▶ DATA FOR THE TASK:
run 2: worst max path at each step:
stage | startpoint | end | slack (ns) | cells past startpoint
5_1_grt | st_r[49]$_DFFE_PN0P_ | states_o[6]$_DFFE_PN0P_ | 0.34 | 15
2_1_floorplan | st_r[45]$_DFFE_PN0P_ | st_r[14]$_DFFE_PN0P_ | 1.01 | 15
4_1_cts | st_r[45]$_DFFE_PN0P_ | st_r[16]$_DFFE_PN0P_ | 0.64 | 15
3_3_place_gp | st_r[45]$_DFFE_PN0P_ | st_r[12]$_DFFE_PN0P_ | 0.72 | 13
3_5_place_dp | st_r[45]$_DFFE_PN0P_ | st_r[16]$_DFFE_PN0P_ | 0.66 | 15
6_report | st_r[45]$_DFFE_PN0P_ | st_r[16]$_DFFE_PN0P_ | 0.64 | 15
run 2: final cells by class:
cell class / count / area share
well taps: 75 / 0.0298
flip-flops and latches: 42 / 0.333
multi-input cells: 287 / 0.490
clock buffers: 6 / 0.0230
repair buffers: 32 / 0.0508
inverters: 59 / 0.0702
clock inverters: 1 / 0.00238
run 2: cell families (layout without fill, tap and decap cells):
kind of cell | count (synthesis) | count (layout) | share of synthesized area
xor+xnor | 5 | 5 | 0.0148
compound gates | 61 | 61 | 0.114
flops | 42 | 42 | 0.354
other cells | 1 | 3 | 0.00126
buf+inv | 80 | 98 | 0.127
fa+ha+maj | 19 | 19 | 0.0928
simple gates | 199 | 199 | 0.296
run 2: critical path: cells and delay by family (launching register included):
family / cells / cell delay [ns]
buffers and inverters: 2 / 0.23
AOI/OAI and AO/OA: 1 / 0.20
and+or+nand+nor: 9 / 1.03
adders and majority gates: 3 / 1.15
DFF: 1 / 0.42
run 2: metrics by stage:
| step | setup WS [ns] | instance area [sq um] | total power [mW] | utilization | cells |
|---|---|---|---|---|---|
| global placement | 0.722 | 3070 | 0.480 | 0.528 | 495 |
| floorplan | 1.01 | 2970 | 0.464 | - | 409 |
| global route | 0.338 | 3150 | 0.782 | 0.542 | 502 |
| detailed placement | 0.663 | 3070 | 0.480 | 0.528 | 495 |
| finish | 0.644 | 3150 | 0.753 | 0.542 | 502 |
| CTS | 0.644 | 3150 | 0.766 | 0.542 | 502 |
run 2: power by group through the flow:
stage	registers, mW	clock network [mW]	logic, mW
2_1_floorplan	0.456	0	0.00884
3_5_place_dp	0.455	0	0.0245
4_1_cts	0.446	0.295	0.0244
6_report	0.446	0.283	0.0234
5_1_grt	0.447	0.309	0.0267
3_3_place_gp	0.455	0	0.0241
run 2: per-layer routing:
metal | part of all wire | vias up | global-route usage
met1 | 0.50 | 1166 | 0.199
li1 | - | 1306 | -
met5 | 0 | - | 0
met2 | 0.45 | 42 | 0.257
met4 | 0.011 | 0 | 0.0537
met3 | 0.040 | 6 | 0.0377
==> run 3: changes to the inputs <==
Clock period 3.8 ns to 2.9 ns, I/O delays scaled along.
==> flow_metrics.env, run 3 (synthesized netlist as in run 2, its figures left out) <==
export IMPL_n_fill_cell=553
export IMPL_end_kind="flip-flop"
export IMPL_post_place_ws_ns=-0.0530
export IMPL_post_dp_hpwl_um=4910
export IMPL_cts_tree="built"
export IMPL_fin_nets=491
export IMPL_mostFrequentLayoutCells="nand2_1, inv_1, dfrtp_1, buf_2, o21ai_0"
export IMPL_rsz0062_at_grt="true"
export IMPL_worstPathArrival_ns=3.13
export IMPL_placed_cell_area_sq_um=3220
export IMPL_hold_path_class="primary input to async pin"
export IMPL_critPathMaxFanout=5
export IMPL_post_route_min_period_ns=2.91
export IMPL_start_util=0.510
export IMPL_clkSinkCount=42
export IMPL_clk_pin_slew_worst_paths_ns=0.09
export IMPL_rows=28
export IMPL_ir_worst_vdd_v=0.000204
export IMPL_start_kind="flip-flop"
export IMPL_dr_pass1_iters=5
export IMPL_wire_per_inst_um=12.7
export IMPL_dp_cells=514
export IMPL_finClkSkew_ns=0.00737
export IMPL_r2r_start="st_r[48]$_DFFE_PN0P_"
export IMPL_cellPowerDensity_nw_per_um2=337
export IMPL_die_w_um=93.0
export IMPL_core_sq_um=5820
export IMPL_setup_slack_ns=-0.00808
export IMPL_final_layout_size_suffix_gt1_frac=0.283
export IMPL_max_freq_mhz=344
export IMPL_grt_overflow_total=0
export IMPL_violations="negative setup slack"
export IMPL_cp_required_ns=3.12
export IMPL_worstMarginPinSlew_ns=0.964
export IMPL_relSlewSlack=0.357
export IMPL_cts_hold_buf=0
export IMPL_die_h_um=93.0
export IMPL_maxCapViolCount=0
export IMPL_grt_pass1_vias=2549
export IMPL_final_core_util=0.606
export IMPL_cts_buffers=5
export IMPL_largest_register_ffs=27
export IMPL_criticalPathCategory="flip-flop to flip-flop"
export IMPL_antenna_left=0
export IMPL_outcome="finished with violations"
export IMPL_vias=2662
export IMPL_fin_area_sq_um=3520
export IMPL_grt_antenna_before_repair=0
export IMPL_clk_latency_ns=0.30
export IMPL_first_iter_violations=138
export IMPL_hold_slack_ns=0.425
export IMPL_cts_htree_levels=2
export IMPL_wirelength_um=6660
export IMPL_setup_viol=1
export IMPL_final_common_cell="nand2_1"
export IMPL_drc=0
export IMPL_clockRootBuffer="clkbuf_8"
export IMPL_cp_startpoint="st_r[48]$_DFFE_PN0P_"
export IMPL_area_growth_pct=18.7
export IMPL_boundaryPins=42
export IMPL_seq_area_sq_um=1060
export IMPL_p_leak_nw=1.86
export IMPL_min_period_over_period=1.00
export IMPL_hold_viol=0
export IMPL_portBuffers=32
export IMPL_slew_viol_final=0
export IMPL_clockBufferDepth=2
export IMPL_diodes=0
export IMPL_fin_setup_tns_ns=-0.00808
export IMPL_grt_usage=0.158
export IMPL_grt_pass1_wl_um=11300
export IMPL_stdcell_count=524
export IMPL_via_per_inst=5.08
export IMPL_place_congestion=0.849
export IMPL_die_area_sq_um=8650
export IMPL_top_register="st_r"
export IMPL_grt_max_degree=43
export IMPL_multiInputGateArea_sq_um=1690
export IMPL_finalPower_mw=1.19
## src/eafob_cfg.svh

```systemverilog
// Purpose: constants of the extended-address four-output bank block
// Assumes: 25 MHz clock; times are given in their own unit, cycles derived
// Notes: definitions only
//
// Overview of operation
// In extended address mode, I3 selects the A or B slave at one address.
// Extended mode without four-output option uses only I0..I2 as output data.
// Extended mode replies still carry four input data bits.
// Four-output mode uses I2 to pick bank D0/D1 or bank D2/D3.
// Master alternates I2 from call to call to feed both banks.
// An output event updates the data pins and pulses the data strobe.
// Parallel update raises output events only on calls with I2 low.
// Without parallel update every call refreshes one bank, the other holds.
// Parallel update with I2 high stores I0/I1 in hold bits, outputs unchanged.
// Parallel update with I2 low drives I0/I1 to D2/D3 and hold bits to D0/D1.
// Bank watchdog runs only when all its enabling conditions hold.
// Missing I2 alternation beyond timeout pulses data and parameter strobes.
// After those strobes: block data port, rerun init, outputs inactive.
// Four-output mode samples and returns inputs on every call regardless of I2.
// Data strobe pin held low externally long enough resets and reloads config.
// Data port stays inactive until a parameter write clears the block flag.
// Each I2 change restarts the watchdog timer; disabled conditions clear it.
`ifndef EAFOB_CFG_SVH
`define EAFOB_CFG_SVH
`define EAFOB_CLK_KHZ 25000
`define EAFOB_WDOG_NOM_MS 327
`define EAFOB_WDOG_TOL_MS 16
`define EAFOB_WDOG_CYC ((`EAFOB_WDOG_NOM_MS + `EAFOB_WDOG_TOL_MS) * `EAFOB_CLK_KHZ)
`define EAFOB_STB_NS 1000
`define EAFOB_STB_CYC ((`EAFOB_STB_NS * `EAFOB_CLK_KHZ + 999999) / 1000000)
`define EAFOB_XRST_NS 10000
`define EAFOB_XRST_CYC ((`EAFOB_XRST_NS * `EAFOB_CLK_KHZ + 999999) / 1000000)
`define EAFOB_SEL_BANK_BIT 2
`define EAFOB_SEL_AB_BIT 3
`define EAFOB_DOUT_RST 4'h0
`define EAFOB_HOLD_RST 2'h0
`define EAFOB_BLOCK_RST 1'b1
`endif

```

## src/eafob_pkg.sv

```systemverilog
// Purpose: types of the extended-address four-output bank block
// Assumes: constants live in eafob_cfg.svh
// Notes: no imports; users write eafob_pkg::name
package eafob_pkg;
  // One received master data call
  typedef struct packed {
    logic valid;
    logic [3:0] info;
  } eafob_call_t;
  // Mode straps seen by the bank logic
  typedef struct packed {
    logic ext_addr_mode;
    logic four_out_bank_enable;
    logic parallel_bank_update;
  } eafob_mode_t;
  // Watchdog sequencing
  typedef enum logic [1:0] {
    EAFOB_WD_RUN = 2'b00,
    EAFOB_WD_STROBE = 2'b01,
    EAFOB_WD_RESET = 2'b10
  } eafob_wd_state_t;
endpackage

```

## src/eafob_banks.sv

```systemverilog
// Purpose: output banks, bank watchdog and strobe-pin reset of a field-bus slave
// Assumes: calls arrive decoded on this clock; pins pass a two-stage synchroniser
// Notes: strobe pins are open drain, active low; oe high means driving low
`timescale 1ns/1ps
`default_nettype none
`include "eafob_cfg.svh"
module eafob_banks #(
  parameter int WDOG_CYC = `EAFOB_WDOG_CYC,
  parameter int STB_CYC = `EAFOB_STB_CYC,
  parameter int XRST_CYC = `EAFOB_XRST_CYC
) (
  input wire logic clock,
  input wire logic reset,
  input wire logic clk_en,
  input wire eafob_pkg::eafob_call_t call,
  input wire logic param_write_call,
  input wire eafob_pkg::eafob_mode_t mode,
  input wire logic [4:0] slave_addr,
  input wire logic comm_wdog_active,
  input wire logic nvm_write_busy,
  input wire logic [3:0] input_pins,
  input wire logic data_strobe_n_pin_in,
  output logic data_strobe_n_pin_out,
  output logic data_strobe_n_pin_oe,
  output logic param_strobe_n_pin_out,
  output logic param_strobe_n_pin_oe,
  output logic data_out_bit0,
  output logic data_out_bit1,
  output logic data_out_bit2,
  output logic data_out_bit3,
  output logic [3:0] reply_data,
  output logic reply_valid,
  output logic port_exchange_block,
  output logic init_request
);
  // Elaboration check: counter widths are 24 bits (watchdog), 8 bits (strobes) and 16 bits (pin reset)
  generate
    if (WDOG_CYC < 2 || WDOG_CYC > 16777215 || STB_CYC < 1 || STB_CYC > 255 ||
        XRST_CYC < 1 || XRST_CYC > 65535) begin : g_bad_param
      $error("eafob_banks: timing parameter out of range");
    end
  endgenerate

  logic [3:0] dout_ff, in_s1_ff, in_s2_ff, reply_data_ff;
  logic reply_valid_ff, block_ff, last_sel_ff, init_ff;
  logic dpin_s1_ff, dpin_s2_ff;
  logic [1:0] oe_dly_ff, hold_ff;
  logic [23:0] wd_cnt_ff;
  logic [7:0] dstb_cnt_ff, pstb_cnt_ff;
  logic [15:0] xrst_cnt_ff;
  eafob_pkg::eafob_wd_state_t wd_state_ff;

  // Call decoding
  wire call_seen = clk_en & call.valid;
  wire sel_bank = call.info[`EAFOB_SEL_BANK_BIT];
  wire four_mode = mode.ext_addr_mode & mode.four_out_bank_enable;
  wire wd_idle = (wd_state_ff == eafob_pkg::EAFOB_WD_RUN);
  wire call_ok = call_seen & ~block_ff & wd_idle;
  wire hold_load = call_ok & four_mode & mode.parallel_bank_update & sel_bank;
  wire out_event = call_ok & ~hold_load;

  // Next output image per mode; I3 is never data in extended mode
  wire [3:0] low_call = {call.info[1:0],
                         mode.parallel_bank_update ? hold_ff : dout_ff[1:0]};
  wire [3:0] high_call = {dout_ff[3:2], call.info[1:0]};
  wire [3:0] four_next = sel_bank ? high_call : low_call;
  wire [3:0] ext_next = {dout_ff[3], call.info[2:0]};
  wire [3:0] nxt_dout = four_mode ? four_next :
                        mode.ext_addr_mode ? ext_next : call.info;

  // Watchdog enable and alternation detection
  wire wd_enable = comm_wdog_active & four_mode & (slave_addr != 5'h00) &
                   ~nvm_write_busy & ~block_ff;
  wire sel_toggle = call_seen & (sel_bank != last_sel_ff);
  wire wd_timeout = wd_idle & wd_enable & (wd_cnt_ff == 24'(WDOG_CYC));
  wire strobes_done = (dstb_cnt_ff == 8'h00) & (pstb_cnt_ff == 8'h00);
  wire wd_reset = (wd_state_ff == eafob_pkg::EAFOB_WD_RESET);

  // External reset sensed only once our own drive has long gone from the sync
  wire pin_free = ~data_strobe_n_pin_oe & (oe_dly_ff == 2'b00);
  wire xrst_fire = pin_free & ~dpin_s2_ff & (xrst_cnt_ff == 16'(XRST_CYC - 1));
  // Gated by the enable so that a frozen block keeps every flop
  wire full_reset = clk_en & (wd_reset | xrst_fire);

  // Pin synchronisers; first stage feeds only the second
  always_ff @(posedge clock) begin
    if (reset) begin
      in_s1_ff <= 4'h0;
      in_s2_ff <= 4'h0;
      dpin_s1_ff <= 1'b1;
      dpin_s2_ff <= 1'b1;
      oe_dly_ff <= 2'b00;
    end else if (clk_en) begin
      in_s1_ff <= input_pins;
      in_s2_ff <= in_s1_ff;
      dpin_s1_ff <= data_strobe_n_pin_in;
      dpin_s2_ff <= dpin_s1_ff;
      oe_dly_ff <= {oe_dly_ff[0], data_strobe_n_pin_oe};
    end
  end

  // Reply carries four sampled inputs on every call, whatever I2 is
  always_ff @(posedge clock) begin
    if (reset) begin
      reply_data_ff <= 4'h0;
      reply_valid_ff <= 1'b0;
    end else if (clk_en) begin
      reply_valid_ff <= call.valid;
      if (call.valid) begin
        reply_data_ff <= in_s2_ff;
      end
    end
  end

  // Data outputs and hold bits
  always_ff @(posedge clock) begin
    if (reset) begin
      dout_ff <= `EAFOB_DOUT_RST;
      hold_ff <= `EAFOB_HOLD_RST;
      last_sel_ff <= 1'b0;
    end else if (full_reset) begin
      dout_ff <= `EAFOB_DOUT_RST;
      hold_ff <= `EAFOB_HOLD_RST;
    end else if (clk_en) begin
      if (out_event) begin
        dout_ff <= nxt_dout;
      end
      if (hold_load) begin
        hold_ff <= call.info[1:0];
      end
      if (call.valid) begin
        last_sel_ff <= sel_bank;
      end
    end
  end

  // Block flag: set by any internal reset, cleared by a parameter write; set wins
  always_ff @(posedge clock) begin
    if (reset) begin
      block_ff <= `EAFOB_BLOCK_RST;
      init_ff <= 1'b0;
    end else if (clk_en) begin
      init_ff <= full_reset;
      if (full_reset) begin
        block_ff <= 1'b1;
      end else if (clk_en && param_write_call) begin
        block_ff <= 1'b0;
      end
    end
  end

  // Watchdog timer; restart on alternation, clear while disabled
  always_ff @(posedge clock) begin
    if (reset) begin
      wd_cnt_ff <= 24'h000000;
      wd_state_ff <= eafob_pkg::EAFOB_WD_RUN;
    end else if (clk_en) begin
      if (!wd_enable || sel_toggle || !wd_idle) begin
        wd_cnt_ff <= 24'h000000;
      end else if (!wd_timeout) begin
        wd_cnt_ff <= wd_cnt_ff + 24'h000001;
      end
      case (wd_state_ff)
        eafob_pkg::EAFOB_WD_RUN: begin
          if (wd_timeout) begin
            wd_state_ff <= eafob_pkg::EAFOB_WD_STROBE;
          end
        end
        eafob_pkg::EAFOB_WD_STROBE: begin
          if (strobes_done) begin
            wd_state_ff <= eafob_pkg::EAFOB_WD_RESET;
          end
        end
        eafob_pkg::EAFOB_WD_RESET: wd_state_ff <= eafob_pkg::EAFOB_WD_RUN;
        default: wd_state_ff <= eafob_pkg::EAFOB_WD_RUN;
      endcase
    end
  end

  // Strobe pulse widths; a timeout fires both strobes together
  always_ff @(posedge clock) begin
    if (reset) begin
      dstb_cnt_ff <= 8'h00;
      pstb_cnt_ff <= 8'h00;
    end else if (clk_en) begin
      if (out_event || wd_timeout) begin
        dstb_cnt_ff <= 8'(STB_CYC);
      end else if (dstb_cnt_ff != 8'h00) begin
        dstb_cnt_ff <= dstb_cnt_ff - 8'h01;
      end
      if (param_write_call || wd_timeout) begin
        pstb_cnt_ff <= 8'(STB_CYC);
      end else if (pstb_cnt_ff != 8'h00) begin
        pstb_cnt_ff <= pstb_cnt_ff - 8'h01;
      end
    end
  end

  // Low-time counter on the shared strobe pin
  always_ff @(posedge clock) begin
    if (reset) begin
      xrst_cnt_ff <= 16'h0000;
    end else if (clk_en) begin
      if (!pin_free || dpin_s2_ff || xrst_fire) begin
        xrst_cnt_ff <= 16'h0000;
      end else begin
        xrst_cnt_ff <= xrst_cnt_ff + 16'h0001;
      end
    end
  end

  // Output drive
  assign data_strobe_n_pin_oe = (dstb_cnt_ff != 8'h00);
  assign data_strobe_n_pin_out = 1'b0;
  assign param_strobe_n_pin_oe = (pstb_cnt_ff != 8'h00);
  assign param_strobe_n_pin_out = 1'b0;
  assign data_out_bit0 = dout_ff[0];
  assign data_out_bit1 = dout_ff[1];
  assign data_out_bit2 = dout_ff[2];
  assign data_out_bit3 = dout_ff[3];
  assign reply_data = reply_data_ff;
  assign reply_valid = reply_valid_ff;
  assign port_exchange_block = block_ff;
  assign init_request = init_ff;
endmodule
`default_nettype wire

```
--- config.mk ---
export PLATFORM = sky130hd
export DESIGN_NAME = fsps_top
export DESIGN_NICKNAME = d
export VERILOG_FILES = /design/src/hw/fsps_pkg.sv /design/src/hw/fsps_req_if.sv /design/src/hw/fsps_region.sv /design/src/hw/fsps_top.sv
export SDC_FILE = /design/constraint.sdc
export NUM_CORES = 1
export LEC_CHECK = 0
export BUFFER_PORTS_ARGS = -buffer_cell sky130_fd_sc_hd__buf_2
export CAP_MARGIN = 20
export CELL_PAD_IN_SITES_DETAIL_PLACEMENT = 2
export CELL_PAD_IN_SITES_GLOBAL_PLACEMENT = 2
export CORE_UTILIZATION = 37
export DETAILED_ROUTE_END_ITERATION = 12
export HOLD_SLACK_MARGIN = 0.06
export PLACE_DENSITY_LB_ADDON = 0.3
export SETUP_SLACK_MARGIN = 0.3
export SLEW_MARGIN = 40
export SYNTH_ARGS = -nofsm -noshare
export SYNTH_HDL_FRONTEND = slang
export SYNTH_SLANG_ARGS = --single-unit
--- constraint.sdc ---
create_clock -name core_clk -period 6.8 [get_ports core_clk]
set_input_delay 0.68 -clock core_clk [delete_from_list [all_inputs] [get_ports core_clk]]
set_output_delay 0.68 -clock core_clk [all_outputs]
set_load 0.1 [all_outputs]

▶ WHAT YOU ARE ASKED TO DO:
Search the data for the string "family" and copy every line where it appears.

▶ RESPONSE AREA:
run 2: critical path: cells and delay by family (launching register included):
family / cells / cell delay [ns]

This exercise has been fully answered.